* _DATA UNDER STUDY_
[Start of section]

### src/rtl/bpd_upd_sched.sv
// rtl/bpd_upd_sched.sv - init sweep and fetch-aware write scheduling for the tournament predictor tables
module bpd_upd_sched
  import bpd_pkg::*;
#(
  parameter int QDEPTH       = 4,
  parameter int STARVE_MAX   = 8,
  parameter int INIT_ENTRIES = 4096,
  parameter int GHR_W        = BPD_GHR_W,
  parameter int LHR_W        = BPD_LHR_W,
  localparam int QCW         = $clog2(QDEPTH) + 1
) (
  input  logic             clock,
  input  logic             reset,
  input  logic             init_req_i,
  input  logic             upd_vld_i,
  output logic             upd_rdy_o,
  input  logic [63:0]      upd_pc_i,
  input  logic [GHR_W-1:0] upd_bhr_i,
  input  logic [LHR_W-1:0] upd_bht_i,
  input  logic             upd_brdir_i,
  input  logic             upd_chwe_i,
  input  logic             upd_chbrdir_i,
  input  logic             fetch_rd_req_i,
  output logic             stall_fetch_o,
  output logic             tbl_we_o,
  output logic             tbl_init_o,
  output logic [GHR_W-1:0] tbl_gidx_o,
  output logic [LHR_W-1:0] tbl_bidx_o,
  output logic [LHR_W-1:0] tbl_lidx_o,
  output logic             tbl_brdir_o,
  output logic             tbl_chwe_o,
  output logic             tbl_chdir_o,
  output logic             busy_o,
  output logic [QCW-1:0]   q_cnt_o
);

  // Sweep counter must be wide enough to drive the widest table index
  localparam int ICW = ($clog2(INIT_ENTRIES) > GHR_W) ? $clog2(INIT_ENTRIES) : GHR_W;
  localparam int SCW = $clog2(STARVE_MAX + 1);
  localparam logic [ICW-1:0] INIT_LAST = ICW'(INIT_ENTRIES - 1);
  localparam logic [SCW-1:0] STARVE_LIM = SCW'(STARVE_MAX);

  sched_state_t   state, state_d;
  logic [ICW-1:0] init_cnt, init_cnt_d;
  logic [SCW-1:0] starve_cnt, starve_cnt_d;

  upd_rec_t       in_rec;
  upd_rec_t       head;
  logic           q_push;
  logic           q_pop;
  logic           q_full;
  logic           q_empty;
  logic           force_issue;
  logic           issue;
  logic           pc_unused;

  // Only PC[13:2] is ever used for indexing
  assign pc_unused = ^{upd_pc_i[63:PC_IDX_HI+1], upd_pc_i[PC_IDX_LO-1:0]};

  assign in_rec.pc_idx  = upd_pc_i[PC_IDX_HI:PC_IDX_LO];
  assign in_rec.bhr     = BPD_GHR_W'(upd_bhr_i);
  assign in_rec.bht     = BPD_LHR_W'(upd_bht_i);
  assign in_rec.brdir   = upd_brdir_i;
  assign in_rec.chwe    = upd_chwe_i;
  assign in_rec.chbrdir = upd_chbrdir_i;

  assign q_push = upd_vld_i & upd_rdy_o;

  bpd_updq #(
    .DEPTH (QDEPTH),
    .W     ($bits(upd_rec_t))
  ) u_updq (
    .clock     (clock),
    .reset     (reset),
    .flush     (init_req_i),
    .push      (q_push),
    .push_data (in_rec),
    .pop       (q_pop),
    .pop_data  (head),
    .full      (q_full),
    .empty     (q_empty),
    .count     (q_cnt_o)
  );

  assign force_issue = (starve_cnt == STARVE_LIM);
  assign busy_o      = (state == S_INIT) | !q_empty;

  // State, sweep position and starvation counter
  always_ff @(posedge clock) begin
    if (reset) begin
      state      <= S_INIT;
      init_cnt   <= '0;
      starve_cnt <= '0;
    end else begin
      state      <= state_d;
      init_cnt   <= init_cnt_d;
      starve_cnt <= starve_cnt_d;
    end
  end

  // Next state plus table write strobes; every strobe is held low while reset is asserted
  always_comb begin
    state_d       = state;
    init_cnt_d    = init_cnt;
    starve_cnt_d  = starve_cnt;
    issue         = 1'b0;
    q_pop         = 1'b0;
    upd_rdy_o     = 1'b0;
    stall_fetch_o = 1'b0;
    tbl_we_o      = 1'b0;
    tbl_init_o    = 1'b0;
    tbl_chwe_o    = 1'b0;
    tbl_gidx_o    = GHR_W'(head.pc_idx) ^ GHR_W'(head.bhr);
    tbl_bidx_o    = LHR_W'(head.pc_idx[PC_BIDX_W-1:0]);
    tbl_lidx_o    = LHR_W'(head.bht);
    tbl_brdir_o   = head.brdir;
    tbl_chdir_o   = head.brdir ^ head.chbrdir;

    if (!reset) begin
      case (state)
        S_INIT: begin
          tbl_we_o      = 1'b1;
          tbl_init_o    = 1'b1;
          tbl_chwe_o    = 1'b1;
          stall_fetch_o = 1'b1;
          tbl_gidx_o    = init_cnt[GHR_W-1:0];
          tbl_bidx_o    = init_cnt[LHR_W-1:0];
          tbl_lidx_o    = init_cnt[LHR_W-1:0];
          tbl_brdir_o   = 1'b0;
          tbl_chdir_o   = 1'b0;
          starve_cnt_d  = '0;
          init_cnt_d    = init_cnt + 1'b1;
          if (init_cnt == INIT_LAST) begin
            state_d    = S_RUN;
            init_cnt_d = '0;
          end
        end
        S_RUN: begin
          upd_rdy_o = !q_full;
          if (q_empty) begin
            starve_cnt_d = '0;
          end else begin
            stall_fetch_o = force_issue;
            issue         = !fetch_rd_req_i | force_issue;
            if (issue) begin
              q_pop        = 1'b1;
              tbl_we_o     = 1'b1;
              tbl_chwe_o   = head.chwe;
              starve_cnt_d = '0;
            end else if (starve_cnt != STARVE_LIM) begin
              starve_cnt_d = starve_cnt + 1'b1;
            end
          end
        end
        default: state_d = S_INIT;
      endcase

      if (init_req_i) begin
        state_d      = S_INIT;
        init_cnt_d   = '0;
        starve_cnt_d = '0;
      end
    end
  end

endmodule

[End of section]
[Start of section]

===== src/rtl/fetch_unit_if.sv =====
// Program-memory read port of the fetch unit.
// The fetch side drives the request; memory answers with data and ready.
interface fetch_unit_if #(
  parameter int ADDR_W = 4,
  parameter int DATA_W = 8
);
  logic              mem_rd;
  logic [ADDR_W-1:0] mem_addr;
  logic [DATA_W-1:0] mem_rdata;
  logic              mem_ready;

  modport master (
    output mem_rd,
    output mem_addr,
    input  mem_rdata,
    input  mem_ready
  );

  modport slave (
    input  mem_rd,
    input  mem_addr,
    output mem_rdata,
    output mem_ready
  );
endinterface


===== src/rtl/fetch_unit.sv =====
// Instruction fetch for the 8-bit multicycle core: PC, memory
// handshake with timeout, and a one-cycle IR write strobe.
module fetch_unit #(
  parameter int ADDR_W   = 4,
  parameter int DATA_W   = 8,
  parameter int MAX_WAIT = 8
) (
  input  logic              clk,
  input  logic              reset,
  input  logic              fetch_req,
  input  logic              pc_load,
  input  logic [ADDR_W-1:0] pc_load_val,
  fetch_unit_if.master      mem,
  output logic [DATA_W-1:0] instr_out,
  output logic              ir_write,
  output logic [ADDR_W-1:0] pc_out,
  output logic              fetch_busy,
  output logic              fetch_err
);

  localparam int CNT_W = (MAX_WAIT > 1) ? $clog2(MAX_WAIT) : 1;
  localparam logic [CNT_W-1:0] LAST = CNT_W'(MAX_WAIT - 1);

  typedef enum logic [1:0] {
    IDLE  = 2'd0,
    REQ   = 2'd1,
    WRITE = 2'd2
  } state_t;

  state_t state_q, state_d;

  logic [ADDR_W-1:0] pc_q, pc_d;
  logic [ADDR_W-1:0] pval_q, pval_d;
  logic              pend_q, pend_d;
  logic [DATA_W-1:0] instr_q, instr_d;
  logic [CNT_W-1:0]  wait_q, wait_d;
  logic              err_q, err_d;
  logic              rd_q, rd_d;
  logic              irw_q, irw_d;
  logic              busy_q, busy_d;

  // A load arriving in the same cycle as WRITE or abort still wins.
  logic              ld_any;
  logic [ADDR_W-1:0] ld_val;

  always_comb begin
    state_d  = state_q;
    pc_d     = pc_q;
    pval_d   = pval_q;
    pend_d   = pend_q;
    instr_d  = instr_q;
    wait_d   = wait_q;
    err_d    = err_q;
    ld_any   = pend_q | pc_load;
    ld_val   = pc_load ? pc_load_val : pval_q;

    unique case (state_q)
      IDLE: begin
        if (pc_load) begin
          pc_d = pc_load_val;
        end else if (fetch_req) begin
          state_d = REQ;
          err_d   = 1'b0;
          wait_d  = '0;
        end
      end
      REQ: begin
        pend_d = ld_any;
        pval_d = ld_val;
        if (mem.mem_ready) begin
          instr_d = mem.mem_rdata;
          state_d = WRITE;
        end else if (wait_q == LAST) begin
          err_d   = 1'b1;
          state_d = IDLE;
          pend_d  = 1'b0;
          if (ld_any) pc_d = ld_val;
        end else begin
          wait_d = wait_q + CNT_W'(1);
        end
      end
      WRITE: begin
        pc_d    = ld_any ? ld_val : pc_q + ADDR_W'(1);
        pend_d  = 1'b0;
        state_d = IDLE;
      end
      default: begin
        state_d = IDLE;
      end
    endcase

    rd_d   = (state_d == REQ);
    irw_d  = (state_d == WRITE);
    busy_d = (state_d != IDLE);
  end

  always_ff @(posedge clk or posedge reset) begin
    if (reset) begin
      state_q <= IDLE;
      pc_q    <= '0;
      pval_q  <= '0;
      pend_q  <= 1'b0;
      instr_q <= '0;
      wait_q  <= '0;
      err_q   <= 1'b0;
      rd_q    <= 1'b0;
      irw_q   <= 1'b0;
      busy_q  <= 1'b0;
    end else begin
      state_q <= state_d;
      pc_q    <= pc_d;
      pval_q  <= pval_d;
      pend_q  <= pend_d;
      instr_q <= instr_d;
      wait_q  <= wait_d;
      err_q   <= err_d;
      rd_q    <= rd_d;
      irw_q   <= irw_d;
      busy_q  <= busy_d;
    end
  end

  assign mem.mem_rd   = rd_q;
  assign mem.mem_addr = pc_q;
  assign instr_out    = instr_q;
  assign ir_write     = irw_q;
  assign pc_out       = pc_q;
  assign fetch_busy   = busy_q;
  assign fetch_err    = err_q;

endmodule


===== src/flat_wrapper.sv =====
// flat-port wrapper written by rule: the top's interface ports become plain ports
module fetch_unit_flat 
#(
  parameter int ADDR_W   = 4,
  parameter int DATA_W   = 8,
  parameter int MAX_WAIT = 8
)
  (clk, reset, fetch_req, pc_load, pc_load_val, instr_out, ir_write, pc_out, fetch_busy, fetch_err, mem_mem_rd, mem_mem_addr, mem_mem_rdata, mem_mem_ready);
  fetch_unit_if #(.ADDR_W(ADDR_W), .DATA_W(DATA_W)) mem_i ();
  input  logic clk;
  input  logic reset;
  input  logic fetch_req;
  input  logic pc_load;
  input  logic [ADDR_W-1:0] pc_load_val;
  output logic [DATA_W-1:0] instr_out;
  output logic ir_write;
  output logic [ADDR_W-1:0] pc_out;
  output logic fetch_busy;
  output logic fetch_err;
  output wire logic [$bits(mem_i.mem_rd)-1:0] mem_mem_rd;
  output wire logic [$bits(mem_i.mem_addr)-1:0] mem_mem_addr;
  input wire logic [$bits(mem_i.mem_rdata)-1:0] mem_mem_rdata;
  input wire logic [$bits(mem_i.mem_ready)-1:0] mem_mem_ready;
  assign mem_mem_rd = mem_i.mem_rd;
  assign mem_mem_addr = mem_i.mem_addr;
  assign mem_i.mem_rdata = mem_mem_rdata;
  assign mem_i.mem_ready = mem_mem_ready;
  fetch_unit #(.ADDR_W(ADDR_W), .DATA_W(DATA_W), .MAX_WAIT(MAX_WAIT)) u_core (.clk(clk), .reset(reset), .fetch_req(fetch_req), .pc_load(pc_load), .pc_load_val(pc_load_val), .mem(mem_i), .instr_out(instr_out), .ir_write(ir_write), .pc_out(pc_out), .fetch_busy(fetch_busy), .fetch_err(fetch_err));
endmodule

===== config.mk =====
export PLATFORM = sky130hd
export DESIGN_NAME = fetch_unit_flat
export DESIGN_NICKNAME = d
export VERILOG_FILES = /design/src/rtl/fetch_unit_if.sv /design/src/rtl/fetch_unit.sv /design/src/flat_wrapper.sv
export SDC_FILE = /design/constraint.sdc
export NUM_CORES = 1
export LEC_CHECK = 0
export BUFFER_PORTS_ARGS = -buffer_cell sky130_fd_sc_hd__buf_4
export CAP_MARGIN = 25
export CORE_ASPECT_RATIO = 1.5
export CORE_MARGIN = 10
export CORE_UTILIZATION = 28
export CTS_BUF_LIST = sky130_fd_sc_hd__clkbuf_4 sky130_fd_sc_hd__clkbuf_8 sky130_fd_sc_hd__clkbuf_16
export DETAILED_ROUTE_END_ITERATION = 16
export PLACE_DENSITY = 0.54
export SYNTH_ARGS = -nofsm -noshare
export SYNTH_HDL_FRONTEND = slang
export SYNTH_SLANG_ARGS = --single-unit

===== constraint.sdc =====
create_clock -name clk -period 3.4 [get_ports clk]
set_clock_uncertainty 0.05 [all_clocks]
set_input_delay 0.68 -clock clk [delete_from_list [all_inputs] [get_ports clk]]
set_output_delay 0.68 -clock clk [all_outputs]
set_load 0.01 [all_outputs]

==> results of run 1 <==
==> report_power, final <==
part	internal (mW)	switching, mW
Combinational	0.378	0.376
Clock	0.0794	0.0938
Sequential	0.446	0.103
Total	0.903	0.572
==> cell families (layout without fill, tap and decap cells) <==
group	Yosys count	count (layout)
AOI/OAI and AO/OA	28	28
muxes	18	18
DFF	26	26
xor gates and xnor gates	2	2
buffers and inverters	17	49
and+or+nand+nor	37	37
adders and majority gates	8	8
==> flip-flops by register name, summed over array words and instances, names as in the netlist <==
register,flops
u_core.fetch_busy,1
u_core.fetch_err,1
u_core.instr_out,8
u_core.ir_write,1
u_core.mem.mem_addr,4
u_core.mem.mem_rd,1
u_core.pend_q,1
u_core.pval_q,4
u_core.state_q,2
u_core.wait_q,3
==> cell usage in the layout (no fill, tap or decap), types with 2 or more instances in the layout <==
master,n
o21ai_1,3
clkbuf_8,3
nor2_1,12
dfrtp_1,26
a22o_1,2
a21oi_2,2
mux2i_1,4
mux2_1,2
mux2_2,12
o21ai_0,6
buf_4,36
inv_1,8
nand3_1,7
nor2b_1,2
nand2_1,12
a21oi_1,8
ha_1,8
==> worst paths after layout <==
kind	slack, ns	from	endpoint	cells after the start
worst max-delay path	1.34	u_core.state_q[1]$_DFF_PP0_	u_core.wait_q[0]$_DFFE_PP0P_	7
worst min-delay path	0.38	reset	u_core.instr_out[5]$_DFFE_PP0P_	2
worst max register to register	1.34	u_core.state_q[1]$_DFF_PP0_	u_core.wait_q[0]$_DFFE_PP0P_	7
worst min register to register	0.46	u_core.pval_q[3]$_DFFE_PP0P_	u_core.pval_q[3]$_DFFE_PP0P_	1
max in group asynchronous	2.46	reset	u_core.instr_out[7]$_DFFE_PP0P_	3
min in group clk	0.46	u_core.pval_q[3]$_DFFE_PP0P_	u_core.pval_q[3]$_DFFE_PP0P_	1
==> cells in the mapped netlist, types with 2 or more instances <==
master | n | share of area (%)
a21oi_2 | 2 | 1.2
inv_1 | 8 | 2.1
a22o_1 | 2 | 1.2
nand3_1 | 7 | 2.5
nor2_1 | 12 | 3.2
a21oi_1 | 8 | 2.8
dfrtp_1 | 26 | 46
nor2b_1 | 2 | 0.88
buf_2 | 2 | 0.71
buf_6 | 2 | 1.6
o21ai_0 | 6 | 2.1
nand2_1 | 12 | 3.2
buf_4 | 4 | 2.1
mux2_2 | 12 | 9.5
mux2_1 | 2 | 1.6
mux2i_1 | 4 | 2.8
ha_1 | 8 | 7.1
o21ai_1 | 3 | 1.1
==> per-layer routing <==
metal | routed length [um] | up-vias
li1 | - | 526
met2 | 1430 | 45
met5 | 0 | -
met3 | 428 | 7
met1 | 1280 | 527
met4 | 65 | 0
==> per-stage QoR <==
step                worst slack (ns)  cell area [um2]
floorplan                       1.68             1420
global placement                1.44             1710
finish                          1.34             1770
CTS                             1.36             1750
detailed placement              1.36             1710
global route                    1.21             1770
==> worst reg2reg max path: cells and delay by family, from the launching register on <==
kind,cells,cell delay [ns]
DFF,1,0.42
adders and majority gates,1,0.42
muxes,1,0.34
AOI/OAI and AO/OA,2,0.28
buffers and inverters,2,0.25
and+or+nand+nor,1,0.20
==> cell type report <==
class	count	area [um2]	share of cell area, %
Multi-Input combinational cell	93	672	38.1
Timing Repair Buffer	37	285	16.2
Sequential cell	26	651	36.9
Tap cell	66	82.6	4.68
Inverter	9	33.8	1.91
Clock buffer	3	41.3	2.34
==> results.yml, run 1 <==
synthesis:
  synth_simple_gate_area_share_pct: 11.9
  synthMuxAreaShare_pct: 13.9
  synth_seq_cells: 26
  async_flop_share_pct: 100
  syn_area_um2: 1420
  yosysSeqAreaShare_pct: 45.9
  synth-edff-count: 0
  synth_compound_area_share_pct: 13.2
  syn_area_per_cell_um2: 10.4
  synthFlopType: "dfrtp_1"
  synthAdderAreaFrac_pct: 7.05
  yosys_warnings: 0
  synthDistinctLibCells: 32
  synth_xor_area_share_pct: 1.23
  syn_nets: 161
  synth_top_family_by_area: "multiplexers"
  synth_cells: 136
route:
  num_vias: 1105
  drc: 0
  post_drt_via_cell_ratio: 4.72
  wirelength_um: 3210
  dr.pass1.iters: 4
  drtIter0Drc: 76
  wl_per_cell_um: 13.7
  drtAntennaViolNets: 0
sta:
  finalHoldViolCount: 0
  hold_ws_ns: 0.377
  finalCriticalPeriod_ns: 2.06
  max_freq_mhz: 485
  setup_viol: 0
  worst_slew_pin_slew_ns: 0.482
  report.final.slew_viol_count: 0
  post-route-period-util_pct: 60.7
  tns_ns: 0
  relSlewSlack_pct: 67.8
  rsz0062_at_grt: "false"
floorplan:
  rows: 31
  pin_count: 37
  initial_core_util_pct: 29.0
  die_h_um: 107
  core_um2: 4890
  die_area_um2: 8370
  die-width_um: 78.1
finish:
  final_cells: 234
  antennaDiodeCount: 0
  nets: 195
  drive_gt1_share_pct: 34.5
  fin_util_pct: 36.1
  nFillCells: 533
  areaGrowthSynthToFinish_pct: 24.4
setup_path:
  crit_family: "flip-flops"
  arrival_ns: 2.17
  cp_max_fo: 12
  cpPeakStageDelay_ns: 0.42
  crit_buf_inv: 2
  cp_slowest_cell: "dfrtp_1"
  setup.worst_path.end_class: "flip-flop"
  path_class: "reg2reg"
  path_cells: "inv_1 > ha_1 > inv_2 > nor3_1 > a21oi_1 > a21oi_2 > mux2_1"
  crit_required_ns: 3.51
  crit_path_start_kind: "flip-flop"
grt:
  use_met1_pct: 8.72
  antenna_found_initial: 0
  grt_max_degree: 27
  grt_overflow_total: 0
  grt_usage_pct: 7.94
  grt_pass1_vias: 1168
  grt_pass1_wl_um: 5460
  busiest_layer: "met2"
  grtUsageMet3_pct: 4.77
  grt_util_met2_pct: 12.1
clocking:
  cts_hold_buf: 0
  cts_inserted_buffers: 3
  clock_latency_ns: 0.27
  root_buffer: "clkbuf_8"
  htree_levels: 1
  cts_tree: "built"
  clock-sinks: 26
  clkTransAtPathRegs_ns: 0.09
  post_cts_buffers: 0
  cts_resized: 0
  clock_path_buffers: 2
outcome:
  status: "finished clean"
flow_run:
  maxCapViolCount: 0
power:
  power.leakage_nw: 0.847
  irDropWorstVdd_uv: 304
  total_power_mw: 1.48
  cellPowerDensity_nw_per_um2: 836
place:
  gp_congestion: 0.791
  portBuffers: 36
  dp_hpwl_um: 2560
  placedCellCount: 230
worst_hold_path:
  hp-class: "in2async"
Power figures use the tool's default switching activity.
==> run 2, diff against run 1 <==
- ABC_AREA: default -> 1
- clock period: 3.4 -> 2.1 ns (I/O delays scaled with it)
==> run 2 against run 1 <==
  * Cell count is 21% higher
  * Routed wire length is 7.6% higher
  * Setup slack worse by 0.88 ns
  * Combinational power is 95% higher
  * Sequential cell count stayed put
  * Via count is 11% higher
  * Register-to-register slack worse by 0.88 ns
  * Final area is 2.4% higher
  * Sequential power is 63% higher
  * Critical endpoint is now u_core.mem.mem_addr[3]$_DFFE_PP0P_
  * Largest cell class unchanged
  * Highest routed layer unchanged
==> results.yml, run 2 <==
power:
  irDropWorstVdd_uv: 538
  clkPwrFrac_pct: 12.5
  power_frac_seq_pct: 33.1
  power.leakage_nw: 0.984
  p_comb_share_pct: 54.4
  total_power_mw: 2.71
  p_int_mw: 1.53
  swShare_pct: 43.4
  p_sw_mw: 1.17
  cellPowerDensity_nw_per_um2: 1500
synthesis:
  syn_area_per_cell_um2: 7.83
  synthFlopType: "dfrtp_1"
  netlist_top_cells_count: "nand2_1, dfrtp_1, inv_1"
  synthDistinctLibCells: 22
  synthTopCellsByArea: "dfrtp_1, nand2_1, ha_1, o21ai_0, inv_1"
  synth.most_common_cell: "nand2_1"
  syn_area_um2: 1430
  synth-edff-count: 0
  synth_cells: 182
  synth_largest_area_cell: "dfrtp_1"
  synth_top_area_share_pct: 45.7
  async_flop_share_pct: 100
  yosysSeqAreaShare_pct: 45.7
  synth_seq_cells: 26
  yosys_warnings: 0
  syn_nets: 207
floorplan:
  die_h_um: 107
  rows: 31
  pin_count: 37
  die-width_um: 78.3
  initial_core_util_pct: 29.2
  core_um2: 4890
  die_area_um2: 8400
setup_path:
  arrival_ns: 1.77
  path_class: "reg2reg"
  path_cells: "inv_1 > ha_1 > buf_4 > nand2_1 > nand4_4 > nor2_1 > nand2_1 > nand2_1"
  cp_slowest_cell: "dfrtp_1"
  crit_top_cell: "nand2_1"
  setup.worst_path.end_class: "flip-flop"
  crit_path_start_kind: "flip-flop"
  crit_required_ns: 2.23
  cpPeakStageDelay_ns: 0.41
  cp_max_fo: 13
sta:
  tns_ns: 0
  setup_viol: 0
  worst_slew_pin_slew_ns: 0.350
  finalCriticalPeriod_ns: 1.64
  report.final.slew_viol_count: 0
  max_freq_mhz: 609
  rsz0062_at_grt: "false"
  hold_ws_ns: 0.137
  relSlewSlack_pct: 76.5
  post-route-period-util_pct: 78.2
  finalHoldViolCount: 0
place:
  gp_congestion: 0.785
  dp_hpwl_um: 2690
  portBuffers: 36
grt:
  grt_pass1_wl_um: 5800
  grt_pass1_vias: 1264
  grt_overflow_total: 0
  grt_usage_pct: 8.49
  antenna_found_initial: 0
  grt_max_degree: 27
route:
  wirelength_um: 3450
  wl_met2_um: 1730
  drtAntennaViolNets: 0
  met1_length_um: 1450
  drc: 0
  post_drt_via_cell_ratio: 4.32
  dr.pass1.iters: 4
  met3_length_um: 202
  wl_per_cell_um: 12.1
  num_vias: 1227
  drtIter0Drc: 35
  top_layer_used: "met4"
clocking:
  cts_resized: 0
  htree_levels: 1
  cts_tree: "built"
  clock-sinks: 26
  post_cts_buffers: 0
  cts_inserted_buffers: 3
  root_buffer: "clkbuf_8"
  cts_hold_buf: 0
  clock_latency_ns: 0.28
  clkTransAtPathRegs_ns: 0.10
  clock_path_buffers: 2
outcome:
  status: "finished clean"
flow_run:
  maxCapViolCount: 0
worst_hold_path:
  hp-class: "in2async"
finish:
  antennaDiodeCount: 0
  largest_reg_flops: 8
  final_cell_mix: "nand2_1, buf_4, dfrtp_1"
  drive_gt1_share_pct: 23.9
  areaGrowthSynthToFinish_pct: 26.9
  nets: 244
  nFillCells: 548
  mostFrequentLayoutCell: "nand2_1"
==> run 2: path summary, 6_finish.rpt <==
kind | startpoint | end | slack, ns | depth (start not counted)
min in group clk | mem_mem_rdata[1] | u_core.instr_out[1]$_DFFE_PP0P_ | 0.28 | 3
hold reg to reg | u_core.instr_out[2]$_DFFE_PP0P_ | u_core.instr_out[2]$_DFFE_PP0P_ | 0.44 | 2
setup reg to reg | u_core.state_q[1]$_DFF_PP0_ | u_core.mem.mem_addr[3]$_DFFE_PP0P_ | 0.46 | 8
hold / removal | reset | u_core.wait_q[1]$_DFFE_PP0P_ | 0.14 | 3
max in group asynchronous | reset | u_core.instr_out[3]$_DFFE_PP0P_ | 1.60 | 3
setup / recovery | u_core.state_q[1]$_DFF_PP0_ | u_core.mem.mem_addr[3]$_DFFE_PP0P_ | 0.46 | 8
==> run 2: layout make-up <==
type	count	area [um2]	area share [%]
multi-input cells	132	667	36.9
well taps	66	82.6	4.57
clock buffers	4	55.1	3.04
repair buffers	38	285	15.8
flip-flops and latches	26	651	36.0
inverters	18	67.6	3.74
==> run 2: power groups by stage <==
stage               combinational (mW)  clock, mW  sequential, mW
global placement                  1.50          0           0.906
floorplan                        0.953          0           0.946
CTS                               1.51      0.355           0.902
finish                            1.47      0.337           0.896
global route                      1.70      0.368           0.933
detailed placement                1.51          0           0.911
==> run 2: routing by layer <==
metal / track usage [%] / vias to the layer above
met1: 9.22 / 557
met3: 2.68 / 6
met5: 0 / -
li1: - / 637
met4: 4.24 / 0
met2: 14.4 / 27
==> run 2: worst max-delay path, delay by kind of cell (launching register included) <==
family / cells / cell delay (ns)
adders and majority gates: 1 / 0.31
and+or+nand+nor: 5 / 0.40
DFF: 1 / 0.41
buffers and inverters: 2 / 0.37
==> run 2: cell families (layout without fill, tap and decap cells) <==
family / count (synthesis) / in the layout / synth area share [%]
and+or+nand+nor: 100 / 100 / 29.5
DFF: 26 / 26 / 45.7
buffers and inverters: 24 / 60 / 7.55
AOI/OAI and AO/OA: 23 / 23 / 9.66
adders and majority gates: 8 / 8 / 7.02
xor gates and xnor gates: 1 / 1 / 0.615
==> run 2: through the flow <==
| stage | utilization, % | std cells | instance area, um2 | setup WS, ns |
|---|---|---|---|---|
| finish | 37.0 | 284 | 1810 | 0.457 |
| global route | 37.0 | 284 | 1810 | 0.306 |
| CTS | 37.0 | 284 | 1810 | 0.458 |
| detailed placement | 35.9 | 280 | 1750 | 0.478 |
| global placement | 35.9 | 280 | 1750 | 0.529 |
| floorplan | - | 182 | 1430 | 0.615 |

[End of section]

* _ACTION ITEM_
Check the records above and copy each line that has the string "else".

* _ANSWER TO THIS TASK_
    end else begin
          end else begin
            end else if (starve_cnt != STARVE_LIM) begin
        end else if (fetch_req) begin
        end else if (wait_q == LAST) begin
        end else begin
    end else begin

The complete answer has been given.